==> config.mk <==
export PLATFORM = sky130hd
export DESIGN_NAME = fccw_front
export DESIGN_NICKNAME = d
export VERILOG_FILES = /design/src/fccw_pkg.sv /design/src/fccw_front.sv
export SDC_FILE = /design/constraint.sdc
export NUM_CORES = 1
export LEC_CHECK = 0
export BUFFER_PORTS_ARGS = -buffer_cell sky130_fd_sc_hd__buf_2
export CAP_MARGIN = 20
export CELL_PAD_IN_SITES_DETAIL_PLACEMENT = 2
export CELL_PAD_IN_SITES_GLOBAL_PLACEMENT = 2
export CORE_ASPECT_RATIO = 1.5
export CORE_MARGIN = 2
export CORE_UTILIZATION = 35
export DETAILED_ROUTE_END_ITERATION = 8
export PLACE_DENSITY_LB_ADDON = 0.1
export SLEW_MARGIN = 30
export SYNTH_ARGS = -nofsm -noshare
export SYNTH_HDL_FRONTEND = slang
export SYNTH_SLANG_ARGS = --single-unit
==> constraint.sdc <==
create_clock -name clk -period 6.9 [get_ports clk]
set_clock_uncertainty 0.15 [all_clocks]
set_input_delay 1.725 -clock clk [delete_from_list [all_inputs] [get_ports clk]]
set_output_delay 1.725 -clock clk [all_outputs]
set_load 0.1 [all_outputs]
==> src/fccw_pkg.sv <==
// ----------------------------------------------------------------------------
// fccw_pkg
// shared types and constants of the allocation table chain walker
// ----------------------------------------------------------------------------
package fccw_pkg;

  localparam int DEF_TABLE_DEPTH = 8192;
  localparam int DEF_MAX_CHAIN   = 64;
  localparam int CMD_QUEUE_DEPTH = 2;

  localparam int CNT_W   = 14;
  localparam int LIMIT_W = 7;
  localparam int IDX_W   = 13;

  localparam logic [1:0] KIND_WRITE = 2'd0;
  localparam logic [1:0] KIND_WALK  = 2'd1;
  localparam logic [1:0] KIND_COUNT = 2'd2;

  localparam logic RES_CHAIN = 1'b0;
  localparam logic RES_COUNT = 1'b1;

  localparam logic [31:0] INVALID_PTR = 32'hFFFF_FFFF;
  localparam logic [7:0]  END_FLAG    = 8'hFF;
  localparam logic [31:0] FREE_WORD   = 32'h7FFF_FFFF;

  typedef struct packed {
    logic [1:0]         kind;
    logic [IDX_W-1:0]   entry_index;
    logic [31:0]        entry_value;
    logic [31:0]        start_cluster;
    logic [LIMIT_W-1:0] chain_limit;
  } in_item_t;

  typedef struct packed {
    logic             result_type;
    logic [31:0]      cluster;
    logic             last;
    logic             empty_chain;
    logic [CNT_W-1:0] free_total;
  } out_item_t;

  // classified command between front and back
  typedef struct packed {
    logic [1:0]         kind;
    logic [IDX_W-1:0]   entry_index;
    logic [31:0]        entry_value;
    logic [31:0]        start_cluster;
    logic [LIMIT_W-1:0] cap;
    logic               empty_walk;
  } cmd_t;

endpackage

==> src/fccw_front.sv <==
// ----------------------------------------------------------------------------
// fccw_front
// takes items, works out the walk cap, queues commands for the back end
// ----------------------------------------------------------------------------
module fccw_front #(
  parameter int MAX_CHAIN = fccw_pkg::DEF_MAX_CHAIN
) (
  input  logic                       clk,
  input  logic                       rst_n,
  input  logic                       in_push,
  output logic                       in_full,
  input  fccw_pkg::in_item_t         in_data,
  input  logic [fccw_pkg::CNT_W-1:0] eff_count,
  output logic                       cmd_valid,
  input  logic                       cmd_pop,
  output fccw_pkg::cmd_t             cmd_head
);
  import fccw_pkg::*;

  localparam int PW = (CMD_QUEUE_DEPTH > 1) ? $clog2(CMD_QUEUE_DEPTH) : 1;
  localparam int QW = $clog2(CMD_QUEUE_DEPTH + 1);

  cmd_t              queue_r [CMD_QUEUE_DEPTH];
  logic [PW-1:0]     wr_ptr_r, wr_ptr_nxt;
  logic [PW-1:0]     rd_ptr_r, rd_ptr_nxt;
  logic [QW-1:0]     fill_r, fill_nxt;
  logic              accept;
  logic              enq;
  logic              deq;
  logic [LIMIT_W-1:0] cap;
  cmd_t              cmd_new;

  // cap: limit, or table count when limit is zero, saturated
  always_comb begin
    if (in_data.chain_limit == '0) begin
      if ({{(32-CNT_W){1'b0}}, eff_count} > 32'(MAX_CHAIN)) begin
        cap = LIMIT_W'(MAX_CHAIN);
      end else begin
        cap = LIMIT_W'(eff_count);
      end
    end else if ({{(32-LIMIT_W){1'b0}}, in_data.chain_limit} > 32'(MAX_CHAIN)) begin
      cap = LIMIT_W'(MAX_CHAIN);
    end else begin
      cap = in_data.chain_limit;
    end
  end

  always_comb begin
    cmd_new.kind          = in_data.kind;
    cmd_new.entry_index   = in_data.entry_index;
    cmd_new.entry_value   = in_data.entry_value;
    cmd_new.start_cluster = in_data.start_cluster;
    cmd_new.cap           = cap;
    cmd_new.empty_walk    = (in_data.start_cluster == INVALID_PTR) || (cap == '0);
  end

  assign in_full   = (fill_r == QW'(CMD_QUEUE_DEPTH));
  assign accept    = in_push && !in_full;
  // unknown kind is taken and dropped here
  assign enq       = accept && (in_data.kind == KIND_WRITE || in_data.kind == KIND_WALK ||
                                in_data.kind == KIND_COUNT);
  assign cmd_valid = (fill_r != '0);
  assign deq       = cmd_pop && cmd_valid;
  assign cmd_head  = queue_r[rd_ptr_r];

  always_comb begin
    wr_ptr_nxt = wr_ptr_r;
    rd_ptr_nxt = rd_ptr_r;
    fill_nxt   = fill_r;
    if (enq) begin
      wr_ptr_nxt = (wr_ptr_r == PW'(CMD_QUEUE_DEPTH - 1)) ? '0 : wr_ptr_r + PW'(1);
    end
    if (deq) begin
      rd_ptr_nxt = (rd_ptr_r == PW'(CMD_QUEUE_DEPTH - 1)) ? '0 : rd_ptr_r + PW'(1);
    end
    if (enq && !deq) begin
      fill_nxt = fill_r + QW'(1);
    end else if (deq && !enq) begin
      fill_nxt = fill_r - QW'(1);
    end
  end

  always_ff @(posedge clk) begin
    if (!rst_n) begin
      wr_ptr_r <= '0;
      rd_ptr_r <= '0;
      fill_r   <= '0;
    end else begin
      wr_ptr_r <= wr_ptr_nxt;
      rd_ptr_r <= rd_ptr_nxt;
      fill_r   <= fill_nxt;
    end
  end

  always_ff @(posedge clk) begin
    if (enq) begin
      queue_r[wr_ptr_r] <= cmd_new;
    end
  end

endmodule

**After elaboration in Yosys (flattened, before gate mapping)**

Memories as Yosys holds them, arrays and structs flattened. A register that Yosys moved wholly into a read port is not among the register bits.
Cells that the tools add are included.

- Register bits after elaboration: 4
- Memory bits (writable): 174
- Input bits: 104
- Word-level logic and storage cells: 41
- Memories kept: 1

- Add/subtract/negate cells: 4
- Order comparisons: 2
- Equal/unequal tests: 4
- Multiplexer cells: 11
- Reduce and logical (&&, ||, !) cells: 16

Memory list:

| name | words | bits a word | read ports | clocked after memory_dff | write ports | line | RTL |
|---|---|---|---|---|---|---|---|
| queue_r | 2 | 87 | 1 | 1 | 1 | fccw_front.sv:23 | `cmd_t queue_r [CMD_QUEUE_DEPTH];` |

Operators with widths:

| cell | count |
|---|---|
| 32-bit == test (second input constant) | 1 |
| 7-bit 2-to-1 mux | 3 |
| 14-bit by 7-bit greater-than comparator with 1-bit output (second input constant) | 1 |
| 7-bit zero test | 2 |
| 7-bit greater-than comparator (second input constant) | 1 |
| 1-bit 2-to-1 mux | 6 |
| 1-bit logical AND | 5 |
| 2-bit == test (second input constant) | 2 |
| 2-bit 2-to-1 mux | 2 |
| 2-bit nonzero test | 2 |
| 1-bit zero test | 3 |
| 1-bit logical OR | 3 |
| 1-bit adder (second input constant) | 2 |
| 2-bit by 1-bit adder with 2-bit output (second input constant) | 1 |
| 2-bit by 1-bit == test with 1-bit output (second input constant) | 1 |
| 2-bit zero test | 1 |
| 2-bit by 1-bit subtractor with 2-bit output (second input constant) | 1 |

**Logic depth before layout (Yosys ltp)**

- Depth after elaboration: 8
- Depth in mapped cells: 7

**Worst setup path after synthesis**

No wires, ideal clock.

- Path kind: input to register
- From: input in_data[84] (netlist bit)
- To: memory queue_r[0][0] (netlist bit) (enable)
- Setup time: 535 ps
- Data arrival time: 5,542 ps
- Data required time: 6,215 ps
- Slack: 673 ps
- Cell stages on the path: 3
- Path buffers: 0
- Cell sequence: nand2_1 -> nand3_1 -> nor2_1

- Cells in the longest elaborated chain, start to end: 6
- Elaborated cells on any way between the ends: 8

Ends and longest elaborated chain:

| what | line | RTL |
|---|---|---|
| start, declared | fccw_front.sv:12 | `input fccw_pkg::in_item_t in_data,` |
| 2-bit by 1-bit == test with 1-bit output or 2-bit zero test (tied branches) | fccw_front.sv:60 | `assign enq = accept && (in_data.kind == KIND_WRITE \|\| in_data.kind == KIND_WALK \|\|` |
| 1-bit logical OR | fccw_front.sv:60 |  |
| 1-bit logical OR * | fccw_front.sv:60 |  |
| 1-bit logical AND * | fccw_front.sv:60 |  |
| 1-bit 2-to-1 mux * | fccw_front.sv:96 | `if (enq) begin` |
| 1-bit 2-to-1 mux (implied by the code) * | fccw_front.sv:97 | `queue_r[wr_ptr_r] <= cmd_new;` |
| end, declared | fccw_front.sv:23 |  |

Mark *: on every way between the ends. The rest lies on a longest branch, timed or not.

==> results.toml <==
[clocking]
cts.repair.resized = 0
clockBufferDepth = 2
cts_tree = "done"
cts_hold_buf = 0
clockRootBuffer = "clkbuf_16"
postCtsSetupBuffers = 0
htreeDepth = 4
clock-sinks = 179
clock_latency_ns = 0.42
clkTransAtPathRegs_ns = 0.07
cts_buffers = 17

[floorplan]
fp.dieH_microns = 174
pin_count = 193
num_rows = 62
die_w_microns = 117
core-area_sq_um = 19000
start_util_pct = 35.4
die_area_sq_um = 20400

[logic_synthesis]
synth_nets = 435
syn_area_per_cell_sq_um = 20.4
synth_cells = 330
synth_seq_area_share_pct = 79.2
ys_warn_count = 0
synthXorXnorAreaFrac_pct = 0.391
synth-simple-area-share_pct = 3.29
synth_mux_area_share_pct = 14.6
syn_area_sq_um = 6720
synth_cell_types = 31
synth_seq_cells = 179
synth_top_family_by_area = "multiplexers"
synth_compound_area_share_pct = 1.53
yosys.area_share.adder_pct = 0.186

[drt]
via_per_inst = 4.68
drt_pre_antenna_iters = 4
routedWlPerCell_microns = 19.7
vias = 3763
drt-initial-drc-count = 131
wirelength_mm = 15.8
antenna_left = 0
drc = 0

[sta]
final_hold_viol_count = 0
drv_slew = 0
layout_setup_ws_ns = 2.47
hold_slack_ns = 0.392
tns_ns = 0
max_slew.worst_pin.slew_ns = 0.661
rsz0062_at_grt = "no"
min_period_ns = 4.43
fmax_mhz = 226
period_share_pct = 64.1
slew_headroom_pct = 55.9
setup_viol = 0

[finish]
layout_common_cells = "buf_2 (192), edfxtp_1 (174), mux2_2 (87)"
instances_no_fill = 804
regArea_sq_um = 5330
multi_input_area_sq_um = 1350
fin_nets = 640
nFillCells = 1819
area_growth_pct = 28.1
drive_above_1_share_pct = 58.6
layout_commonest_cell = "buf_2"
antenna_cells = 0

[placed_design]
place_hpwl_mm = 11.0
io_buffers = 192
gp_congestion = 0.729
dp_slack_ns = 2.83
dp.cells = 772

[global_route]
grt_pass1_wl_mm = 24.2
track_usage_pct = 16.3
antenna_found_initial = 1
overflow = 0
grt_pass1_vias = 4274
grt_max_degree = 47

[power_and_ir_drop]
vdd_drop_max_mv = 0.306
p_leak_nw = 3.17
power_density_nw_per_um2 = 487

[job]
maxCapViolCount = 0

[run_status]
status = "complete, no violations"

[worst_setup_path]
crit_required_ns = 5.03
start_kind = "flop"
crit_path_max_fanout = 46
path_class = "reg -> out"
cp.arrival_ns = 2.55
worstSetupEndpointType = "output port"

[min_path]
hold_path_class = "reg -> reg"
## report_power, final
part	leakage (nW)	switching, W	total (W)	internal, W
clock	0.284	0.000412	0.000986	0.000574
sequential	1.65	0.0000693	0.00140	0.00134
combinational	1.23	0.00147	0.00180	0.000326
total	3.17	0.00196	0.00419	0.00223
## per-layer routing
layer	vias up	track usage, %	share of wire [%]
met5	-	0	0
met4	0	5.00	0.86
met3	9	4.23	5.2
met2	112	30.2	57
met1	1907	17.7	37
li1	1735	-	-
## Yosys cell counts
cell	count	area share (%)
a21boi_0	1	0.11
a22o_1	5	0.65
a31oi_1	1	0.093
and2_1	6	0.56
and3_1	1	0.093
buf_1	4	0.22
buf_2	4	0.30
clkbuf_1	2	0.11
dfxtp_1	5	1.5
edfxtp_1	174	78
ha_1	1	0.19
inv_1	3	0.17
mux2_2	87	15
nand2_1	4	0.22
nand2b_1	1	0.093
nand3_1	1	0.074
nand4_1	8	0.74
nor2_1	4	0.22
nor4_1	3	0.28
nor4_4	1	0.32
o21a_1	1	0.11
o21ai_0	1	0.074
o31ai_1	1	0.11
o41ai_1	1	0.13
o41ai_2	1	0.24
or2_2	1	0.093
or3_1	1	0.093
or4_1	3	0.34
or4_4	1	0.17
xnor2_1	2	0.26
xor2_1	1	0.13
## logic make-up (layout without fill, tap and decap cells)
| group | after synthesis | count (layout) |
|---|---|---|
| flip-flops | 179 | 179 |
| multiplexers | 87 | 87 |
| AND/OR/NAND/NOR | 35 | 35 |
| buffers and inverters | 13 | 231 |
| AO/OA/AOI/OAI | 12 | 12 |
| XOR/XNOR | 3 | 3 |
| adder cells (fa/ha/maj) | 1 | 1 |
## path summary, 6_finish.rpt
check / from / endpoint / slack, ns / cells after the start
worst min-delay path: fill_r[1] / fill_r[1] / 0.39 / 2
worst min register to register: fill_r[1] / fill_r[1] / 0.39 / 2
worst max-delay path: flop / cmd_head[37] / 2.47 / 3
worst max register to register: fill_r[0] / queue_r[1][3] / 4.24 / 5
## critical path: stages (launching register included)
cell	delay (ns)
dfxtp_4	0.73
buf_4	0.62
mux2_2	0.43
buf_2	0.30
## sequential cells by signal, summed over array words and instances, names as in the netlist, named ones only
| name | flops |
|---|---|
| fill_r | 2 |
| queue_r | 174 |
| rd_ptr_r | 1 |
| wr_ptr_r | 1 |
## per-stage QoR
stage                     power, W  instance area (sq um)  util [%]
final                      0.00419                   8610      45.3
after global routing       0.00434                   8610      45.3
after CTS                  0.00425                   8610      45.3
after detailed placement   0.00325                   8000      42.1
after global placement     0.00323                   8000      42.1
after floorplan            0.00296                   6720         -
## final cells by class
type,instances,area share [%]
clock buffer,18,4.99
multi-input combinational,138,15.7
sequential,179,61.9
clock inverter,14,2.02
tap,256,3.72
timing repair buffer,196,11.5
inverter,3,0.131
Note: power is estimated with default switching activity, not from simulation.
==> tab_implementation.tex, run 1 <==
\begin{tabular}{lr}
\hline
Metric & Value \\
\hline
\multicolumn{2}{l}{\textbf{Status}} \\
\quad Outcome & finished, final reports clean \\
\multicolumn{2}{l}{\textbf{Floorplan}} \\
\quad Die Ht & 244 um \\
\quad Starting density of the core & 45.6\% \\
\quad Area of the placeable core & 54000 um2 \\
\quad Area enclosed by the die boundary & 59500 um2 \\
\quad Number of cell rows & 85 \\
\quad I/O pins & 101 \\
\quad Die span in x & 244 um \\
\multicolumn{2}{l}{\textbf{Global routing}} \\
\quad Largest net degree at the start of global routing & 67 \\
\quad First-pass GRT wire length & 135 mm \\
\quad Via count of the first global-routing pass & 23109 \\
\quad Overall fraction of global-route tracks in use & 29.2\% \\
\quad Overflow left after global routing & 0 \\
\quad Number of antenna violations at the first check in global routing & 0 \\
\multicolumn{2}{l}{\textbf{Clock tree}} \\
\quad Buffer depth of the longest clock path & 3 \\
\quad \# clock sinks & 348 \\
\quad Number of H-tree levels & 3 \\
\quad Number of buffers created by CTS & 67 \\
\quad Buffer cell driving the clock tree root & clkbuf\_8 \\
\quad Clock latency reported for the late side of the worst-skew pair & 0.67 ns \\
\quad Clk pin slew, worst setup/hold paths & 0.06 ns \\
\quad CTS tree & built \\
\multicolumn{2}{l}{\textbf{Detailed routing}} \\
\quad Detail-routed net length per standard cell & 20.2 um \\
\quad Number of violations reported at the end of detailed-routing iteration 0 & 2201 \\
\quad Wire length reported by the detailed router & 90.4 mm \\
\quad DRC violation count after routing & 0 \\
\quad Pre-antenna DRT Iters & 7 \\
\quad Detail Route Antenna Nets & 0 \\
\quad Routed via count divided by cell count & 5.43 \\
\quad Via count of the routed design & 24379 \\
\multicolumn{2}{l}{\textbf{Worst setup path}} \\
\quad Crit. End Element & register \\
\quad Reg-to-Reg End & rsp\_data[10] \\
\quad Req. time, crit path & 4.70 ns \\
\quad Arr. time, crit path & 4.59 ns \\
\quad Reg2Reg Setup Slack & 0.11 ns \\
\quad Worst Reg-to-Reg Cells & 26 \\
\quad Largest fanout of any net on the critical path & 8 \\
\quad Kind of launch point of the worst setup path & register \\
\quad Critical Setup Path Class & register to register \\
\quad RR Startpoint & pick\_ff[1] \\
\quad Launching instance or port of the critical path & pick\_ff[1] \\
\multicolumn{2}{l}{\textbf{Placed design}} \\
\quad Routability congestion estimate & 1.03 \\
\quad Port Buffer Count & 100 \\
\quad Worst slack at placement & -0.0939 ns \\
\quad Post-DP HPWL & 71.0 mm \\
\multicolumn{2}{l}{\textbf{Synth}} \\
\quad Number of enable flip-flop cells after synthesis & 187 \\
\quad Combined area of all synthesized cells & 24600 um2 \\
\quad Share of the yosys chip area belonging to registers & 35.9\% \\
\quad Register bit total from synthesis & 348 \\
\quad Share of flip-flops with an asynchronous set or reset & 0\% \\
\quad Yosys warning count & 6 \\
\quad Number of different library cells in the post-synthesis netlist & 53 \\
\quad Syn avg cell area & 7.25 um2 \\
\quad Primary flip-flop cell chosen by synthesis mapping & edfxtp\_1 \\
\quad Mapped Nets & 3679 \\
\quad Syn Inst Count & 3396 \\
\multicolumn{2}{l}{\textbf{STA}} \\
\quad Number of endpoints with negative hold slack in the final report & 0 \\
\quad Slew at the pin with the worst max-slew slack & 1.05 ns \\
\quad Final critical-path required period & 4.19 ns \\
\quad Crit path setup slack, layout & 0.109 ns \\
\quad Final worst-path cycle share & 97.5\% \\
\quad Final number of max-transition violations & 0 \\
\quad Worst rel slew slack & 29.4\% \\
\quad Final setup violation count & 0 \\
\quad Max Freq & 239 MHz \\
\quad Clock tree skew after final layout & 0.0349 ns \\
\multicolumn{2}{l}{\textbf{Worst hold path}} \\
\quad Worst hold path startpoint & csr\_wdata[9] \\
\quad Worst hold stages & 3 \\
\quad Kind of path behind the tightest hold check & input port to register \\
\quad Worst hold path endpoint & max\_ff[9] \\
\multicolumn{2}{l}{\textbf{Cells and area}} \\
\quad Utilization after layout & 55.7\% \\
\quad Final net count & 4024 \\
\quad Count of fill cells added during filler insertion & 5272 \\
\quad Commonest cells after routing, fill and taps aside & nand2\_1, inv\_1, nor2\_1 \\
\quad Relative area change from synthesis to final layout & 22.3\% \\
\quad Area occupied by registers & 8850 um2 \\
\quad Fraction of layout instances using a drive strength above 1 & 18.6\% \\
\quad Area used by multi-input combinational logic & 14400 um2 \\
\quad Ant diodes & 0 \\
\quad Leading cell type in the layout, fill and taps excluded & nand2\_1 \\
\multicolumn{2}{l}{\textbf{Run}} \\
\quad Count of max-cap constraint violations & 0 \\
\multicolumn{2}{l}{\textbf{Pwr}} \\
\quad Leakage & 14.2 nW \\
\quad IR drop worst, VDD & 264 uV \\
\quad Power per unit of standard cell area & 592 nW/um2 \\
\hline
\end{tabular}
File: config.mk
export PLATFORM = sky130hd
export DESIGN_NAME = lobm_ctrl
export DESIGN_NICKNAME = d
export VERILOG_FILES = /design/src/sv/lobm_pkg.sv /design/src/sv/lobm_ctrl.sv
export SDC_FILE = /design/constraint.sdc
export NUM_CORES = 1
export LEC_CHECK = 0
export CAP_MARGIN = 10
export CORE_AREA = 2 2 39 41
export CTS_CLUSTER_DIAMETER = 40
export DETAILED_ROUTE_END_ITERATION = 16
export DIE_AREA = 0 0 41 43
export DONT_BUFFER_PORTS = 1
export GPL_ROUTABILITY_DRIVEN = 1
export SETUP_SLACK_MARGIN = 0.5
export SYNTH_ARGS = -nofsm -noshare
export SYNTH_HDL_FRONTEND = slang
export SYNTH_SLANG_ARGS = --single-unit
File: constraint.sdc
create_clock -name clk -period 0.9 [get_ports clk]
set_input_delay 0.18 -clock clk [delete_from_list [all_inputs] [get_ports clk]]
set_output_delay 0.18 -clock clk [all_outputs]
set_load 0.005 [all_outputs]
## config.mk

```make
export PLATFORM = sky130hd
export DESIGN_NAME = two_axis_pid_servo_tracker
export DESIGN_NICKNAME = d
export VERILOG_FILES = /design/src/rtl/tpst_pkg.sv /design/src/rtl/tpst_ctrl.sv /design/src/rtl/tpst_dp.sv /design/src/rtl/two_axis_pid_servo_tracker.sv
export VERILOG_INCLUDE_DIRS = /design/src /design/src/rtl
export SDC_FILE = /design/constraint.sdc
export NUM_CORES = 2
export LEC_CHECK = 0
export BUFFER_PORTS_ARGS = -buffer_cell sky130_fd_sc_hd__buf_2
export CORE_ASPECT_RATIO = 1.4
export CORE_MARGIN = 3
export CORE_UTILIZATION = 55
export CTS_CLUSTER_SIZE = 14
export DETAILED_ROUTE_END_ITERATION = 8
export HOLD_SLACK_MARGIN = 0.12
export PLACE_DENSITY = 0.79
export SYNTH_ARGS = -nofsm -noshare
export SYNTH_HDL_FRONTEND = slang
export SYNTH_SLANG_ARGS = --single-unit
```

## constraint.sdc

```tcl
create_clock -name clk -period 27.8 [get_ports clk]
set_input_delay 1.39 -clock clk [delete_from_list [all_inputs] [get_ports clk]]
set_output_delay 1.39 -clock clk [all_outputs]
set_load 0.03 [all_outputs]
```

WHAT THE TASK REQUIRES: Copy the stretch of the records above that runs from the line with "levels & 3 \\" through the line with "synthesis & 187 \\". Both end lines belong in the copy, and nothing else does.

YOUR RESPONSE:
\quad Number of H-tree levels & 3 \\
\quad Number of buffers created by CTS & 67 \\
\quad Buffer cell driving the clock tree root & clkbuf\_8 \\
\quad Clock latency reported for the late side of the worst-skew pair & 0.67 ns \\
\quad Clk pin slew, worst setup/hold paths & 0.06 ns \\
\quad CTS tree & built \\
\multicolumn{2}{l}{\textbf{Detailed routing}} \\
\quad Detail-routed net length per standard cell & 20.2 um \\
\quad Number of violations reported at the end of detailed-routing iteration 0 & 2201 \\
\quad Wire length reported by the detailed router & 90.4 mm \\
\quad DRC violation count after routing & 0 \\
\quad Pre-antenna DRT Iters & 7 \\
\quad Detail Route Antenna Nets & 0 \\
\quad Routed via count divided by cell count & 5.43 \\
\quad Via count of the routed design & 24379 \\
\multicolumn{2}{l}{\textbf{Worst setup path}} \\
\quad Crit. End Element & register \\
\quad Reg-to-Reg End & rsp\_data[10] \\
\quad Req. time, crit path & 4.70 ns \\
\quad Arr. time, crit path & 4.59 ns \\
\quad Reg2Reg Setup Slack & 0.11 ns \\
\quad Worst Reg-to-Reg Cells & 26 \\
\quad Largest fanout of any net on the critical path & 8 \\
\quad Kind of launch point of the worst setup path & register \\
\quad Critical Setup Path Class & register to register \\
\quad RR Startpoint & pick\_ff[1] \\
\quad Launching instance or port of the critical path & pick\_ff[1] \\
\multicolumn{2}{l}{\textbf{Placed design}} \\
\quad Routability congestion estimate & 1.03 \\
\quad Port Buffer Count & 100 \\
\quad Worst slack at placement & -0.0939 ns \\
\quad Post-DP HPWL & 71.0 mm \\
\multicolumn{2}{l}{\textbf{Synth}} \\
\quad Number of enable flip-flop cells after synthesis & 187 \\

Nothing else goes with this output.